From piazza della Libertà, take via Mainardi, which runs along Contrada Mainardi, one of the first districts of the town centre and ancient Jewish quarter. There you will see a plaque commemorating Ovadyah Yare, a sharp fifteenth century Jewish man of letters and annotator of legal and religious books, known all over the Jewish world as ‘Il Gran Bertinoro’ (the Great Bertinoro).
Walking down via dei Santi, whose medieval atmosphere has remained intact over the centuries, you pass under Porta dei Tre Santi, also called porta San Romano.
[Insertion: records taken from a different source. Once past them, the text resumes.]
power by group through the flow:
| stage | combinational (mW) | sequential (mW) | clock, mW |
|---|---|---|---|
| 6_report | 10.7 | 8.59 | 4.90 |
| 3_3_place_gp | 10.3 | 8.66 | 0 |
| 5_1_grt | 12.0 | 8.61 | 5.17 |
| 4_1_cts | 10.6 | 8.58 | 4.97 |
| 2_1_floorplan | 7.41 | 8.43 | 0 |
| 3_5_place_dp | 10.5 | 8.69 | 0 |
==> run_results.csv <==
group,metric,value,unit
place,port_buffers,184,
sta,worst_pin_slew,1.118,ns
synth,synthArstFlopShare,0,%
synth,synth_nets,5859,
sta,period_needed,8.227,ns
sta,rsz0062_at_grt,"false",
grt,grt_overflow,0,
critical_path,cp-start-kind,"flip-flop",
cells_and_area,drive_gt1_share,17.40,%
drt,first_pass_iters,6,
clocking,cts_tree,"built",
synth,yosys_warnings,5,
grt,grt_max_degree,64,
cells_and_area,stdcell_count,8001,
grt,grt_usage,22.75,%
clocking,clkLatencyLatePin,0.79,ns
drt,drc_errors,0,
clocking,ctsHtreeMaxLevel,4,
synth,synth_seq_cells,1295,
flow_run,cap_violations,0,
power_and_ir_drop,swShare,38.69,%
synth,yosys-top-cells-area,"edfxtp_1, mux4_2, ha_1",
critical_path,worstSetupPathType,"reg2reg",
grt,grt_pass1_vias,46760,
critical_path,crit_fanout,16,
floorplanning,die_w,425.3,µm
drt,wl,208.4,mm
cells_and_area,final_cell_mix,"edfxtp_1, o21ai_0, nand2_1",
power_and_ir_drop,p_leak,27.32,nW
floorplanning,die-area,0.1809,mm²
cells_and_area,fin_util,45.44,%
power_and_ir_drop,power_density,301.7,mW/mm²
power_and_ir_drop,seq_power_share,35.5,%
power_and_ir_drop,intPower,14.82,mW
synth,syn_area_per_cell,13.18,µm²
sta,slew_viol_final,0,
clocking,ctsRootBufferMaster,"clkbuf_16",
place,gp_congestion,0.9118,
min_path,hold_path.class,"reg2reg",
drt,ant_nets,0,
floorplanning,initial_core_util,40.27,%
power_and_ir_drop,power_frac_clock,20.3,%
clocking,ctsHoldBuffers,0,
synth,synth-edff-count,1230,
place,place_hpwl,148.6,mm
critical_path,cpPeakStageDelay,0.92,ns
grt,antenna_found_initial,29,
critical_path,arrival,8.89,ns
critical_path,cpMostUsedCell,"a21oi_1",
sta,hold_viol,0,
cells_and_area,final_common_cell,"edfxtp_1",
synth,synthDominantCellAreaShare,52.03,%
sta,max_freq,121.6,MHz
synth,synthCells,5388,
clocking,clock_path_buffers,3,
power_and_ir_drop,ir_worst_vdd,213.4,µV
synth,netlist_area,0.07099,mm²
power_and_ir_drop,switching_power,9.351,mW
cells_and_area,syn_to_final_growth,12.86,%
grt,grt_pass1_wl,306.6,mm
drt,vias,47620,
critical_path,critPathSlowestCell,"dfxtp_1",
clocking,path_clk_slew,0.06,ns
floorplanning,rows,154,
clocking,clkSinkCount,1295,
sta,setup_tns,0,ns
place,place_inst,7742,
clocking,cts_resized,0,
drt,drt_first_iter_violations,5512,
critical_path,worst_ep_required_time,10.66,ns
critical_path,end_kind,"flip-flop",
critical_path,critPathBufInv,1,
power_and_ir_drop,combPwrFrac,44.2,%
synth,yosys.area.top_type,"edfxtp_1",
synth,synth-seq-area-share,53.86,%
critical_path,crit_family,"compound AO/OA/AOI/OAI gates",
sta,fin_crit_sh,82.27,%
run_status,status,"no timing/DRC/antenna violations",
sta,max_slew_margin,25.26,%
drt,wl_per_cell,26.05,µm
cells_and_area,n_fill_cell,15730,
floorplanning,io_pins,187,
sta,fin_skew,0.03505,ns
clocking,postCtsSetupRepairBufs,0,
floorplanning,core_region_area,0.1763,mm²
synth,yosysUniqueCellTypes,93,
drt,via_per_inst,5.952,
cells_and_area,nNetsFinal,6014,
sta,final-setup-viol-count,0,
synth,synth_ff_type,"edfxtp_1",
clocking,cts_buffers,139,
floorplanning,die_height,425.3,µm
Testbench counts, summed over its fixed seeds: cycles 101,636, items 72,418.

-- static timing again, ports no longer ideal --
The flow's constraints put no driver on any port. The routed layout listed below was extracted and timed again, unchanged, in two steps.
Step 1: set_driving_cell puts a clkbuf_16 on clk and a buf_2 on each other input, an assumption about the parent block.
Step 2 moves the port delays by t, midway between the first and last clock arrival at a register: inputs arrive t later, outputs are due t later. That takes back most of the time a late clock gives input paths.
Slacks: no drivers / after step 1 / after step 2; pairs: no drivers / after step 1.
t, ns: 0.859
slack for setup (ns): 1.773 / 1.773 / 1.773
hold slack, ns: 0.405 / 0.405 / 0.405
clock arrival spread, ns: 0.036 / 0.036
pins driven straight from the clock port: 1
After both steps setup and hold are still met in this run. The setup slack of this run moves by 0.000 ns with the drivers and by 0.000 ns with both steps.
Background: an optimization exercise with open tools, aiming at small area and a short achievable clock period. Do not read the settings as production practice. In this exercise RTL edits were held to simulation tests only and were not proved equivalent to the original. Power figures rest on the tool's default switching activity, not on a simulated workload.

==> flow/design.v (outline; a module is shown in full before it is edited, if it fits) <==
// module windlass_mac: 1101 lines
module windlass_mac (
    input  wire        clk,
    input  wire        rst,
    input  wire        in_valid,
    input  wire        in_last,
    input  wire [31:0] in_a,
    input  wire [31:0] in_s,
    output reg         out_valid,
    output reg  [63:0] out_c
);
  // ...
==> flow/run.sh <==
#!/bin/bash
# synth_recipe.tcl (not shown) runs the flow's synth.tcl, then flattens the netlist and writes it again
# the make line also repeats each setting of config.mk as NAME=value (left out here)
make -C /OpenROAD-flow-scripts/flow DESIGN_CONFIG=/design/flow/config.mk WORK_HOME=/design/flow/orfs CLKGATE_MAP_FILE= SYNTH_SCRIPT=/design/flow/synth_recipe.tcl finish
==> flow/config.mk <==
export PLATFORM = sky130hd
export DESIGN_NAME = windlass_mac
export DESIGN_NICKNAME = windlass_mac
export VERILOG_FILES = /design/flow/design.v
export SDC_FILE = /design/flow/constraint.sdc
export NUM_CORES = 4
export LEC_CHECK = 0
export CAP_MARGIN = 20
export CORE_MARGIN = 2
export CORE_UTILIZATION = 40
export SLEW_MARGIN = 20
==> flow/constraint.sdc <==
create_clock -name core_clock -period 11.0 [get_ports {clk}]
set_input_delay 2.2000 -clock core_clock [delete_from_list [all_inputs] [get_ports {clk}]]
set_output_delay 2.2000 -clock core_clock [all_outputs]
set_load 0.01 [all_outputs]
==> summary.txt, run 1 <==
* Status: complete, no violations
* Reg2reg path depth at 11
* Post-synthesis compound-gate area fraction at 16.69%
* Critical path's largest stage delay at 950 ps
* Worst vdd ir at 0.0001262 V
* Non-clock buffer share at 5.247%
* Syn nets at 4099
* Row cnt at 103
* Total Routing Usage GR at 25.32%
* Initial core utilization at 40.57%
* Post-synth EDFFs at 0
* Full die area at 82670 um2
* Sequential cell area at 5542 um2
* Share of layout cells above drive strength 1 at 5.716%
* Largest net degree at the start of global routing at 65
* Vias at 24750
* Chip width at 287.5 um
* Met3 Track Usage GR at 7.353%
* R2R Path Start: a_r[22]
* Cells after synthesis at 3435
* Crit-path slowest cell: dfxtp_2
* Crit path kind: flip-flop to flip-flop
* Final period demand of the worst path at 4755 ps
* Setup_tns at 0 ps
* Core area at 79260 um2
* Signal buffers at 204
* Vias in the first global route at 25730
* Layout Utilization at 44.77%
* Post-route cell area at 35480 um2
* Synth Area in XOR/XNOR at 16.40%
* HPWL after DPL at 69290 um
* Post-route insts no fill at 4446
* Comb power at 0.00620 W
* WL met2 at 44000 um
* Routing usage on met2 at 37.00%
* Dpl cells at 4382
You will then pass by the Abbey of S. Maria d’Urano, which was rebuilt in the 1960s on the remains of an ancient sixteenth-century Camaldolese abbey. Today the abbey houses a Clarisse convent.
From piazza Garibaldi, dominated by the monument to the homonymous hero of the Italian Risorgimento, walk down to the Chiesa del Suffragio, in which you can see the painting “The adoration of St. Benedict with three Saints” by the famous painter F. Cignani, in which the ancient town of Bertinoro is portrayed.
Walk up via dei Novelli and pass under Porta San Francesco (or porta Malatesta), and after a few steps take the cobbled via delle Mura and go straight on to the torrione San Giuseppe.